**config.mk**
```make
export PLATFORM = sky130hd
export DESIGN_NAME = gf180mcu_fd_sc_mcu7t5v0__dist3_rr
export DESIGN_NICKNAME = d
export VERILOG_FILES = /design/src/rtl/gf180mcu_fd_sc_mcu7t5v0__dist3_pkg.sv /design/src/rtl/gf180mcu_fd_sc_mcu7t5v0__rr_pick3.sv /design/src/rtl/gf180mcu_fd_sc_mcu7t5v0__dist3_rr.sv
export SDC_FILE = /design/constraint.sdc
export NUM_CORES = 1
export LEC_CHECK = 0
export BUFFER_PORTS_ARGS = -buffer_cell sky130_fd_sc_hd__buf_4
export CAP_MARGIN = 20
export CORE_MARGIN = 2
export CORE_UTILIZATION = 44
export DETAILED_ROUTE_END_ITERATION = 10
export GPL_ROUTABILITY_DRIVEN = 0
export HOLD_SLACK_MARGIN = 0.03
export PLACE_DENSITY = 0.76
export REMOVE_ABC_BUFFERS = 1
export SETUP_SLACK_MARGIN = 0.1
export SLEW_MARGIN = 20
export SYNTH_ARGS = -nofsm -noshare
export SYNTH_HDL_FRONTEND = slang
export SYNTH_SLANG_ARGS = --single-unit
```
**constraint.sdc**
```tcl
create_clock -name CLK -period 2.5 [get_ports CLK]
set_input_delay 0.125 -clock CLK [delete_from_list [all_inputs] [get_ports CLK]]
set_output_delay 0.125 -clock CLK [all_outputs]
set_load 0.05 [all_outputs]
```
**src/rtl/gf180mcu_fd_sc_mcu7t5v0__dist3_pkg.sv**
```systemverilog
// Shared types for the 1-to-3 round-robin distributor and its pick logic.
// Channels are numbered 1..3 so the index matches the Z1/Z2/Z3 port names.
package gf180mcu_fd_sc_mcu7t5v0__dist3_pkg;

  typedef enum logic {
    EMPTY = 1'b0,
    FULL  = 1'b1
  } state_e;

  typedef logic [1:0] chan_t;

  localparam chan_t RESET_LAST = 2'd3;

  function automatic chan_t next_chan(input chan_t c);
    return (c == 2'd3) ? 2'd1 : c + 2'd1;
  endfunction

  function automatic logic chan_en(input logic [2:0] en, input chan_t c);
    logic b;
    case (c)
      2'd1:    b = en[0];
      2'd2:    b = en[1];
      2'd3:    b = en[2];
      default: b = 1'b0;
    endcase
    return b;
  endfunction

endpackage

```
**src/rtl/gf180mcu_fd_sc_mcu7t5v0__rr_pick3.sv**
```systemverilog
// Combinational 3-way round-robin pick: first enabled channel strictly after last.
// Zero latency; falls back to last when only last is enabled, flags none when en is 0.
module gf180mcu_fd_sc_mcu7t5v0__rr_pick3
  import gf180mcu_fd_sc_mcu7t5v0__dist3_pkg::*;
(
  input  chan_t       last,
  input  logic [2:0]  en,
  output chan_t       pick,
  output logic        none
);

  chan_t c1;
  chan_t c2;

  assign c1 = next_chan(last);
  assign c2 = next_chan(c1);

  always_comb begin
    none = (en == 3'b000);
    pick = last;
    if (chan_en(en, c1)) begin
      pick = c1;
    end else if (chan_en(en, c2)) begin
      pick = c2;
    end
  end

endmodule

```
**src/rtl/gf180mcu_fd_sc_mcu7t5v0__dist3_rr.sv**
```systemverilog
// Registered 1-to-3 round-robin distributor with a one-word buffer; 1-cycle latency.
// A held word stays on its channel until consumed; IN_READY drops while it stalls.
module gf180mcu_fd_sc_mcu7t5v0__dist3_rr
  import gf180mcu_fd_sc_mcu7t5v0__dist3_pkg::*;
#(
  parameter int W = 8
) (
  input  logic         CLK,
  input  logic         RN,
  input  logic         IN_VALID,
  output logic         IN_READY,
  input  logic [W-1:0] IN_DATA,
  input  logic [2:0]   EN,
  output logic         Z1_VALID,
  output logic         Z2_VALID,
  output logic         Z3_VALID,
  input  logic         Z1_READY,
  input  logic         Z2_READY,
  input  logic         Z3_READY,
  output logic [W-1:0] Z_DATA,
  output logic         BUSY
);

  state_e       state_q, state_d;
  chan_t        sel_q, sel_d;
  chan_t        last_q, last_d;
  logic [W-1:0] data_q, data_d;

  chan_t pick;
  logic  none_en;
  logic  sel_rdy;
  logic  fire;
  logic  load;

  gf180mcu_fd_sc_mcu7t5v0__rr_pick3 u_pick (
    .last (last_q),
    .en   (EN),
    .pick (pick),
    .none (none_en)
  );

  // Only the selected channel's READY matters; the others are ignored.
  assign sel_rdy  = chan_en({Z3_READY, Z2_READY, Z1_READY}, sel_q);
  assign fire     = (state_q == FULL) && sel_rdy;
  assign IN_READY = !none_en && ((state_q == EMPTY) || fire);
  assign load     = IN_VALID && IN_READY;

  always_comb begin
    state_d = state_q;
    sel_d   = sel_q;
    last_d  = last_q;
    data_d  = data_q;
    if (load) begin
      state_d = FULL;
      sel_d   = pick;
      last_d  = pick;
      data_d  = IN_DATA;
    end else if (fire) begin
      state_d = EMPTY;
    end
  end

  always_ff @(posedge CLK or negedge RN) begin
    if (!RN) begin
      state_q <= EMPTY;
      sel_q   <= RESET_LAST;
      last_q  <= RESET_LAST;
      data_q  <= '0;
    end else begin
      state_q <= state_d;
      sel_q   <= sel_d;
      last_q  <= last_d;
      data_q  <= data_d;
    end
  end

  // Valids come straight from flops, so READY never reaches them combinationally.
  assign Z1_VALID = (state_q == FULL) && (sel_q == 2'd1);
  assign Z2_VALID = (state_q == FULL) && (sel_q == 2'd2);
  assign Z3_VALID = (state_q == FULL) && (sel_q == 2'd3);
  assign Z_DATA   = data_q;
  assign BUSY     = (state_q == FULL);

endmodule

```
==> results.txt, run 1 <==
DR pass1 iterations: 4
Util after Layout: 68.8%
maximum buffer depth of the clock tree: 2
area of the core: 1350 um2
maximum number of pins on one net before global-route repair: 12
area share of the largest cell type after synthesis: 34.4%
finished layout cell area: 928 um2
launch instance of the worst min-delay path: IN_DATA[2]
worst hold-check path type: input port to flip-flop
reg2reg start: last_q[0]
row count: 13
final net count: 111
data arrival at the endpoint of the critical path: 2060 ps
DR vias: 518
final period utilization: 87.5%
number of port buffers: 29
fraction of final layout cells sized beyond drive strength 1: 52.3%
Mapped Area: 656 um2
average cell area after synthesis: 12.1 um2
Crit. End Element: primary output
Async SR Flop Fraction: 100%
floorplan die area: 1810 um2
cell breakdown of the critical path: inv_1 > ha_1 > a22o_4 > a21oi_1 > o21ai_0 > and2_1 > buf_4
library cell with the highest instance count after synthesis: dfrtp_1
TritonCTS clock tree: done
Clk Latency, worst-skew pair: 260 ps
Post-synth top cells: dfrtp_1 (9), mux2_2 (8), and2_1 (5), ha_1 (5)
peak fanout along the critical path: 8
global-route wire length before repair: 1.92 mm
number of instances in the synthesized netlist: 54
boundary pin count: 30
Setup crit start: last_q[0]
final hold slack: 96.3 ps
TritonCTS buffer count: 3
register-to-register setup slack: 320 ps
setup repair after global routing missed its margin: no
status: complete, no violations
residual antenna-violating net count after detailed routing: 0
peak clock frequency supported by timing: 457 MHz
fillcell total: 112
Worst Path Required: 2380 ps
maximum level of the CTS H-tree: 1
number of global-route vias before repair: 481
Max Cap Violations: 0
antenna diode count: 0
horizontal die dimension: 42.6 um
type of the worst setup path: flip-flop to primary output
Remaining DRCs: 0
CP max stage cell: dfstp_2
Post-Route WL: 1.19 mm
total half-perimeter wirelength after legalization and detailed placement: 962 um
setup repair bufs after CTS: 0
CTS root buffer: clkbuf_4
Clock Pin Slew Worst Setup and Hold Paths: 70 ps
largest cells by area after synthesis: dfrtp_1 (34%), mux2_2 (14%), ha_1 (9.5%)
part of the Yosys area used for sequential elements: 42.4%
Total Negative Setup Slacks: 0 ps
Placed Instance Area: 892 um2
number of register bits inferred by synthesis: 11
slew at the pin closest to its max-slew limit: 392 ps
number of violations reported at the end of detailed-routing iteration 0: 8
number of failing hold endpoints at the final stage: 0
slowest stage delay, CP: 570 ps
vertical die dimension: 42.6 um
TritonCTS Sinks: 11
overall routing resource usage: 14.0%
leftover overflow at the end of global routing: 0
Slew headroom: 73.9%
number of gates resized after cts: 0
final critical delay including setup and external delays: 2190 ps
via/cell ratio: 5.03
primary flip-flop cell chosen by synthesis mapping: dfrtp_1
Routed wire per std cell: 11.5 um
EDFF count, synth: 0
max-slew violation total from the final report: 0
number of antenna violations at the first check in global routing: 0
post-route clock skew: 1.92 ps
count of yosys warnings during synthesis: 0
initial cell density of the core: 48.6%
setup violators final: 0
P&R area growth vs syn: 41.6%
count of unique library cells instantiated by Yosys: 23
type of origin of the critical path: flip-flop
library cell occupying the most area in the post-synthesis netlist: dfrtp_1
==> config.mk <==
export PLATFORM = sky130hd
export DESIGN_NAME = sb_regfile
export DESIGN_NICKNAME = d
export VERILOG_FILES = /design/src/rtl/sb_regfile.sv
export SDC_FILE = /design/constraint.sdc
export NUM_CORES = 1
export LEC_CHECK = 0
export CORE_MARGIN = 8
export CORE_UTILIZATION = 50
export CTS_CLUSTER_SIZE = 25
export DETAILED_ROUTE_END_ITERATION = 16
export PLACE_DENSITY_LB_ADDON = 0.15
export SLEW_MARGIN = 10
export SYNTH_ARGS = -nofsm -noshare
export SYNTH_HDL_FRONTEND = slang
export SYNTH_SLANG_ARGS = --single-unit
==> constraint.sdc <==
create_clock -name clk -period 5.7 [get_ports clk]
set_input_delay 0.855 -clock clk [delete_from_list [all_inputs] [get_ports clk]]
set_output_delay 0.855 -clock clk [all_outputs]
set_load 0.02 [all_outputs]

---

Count each line of the listing that contains "EMPTY" and give the count alone.

Answer for the task :: 4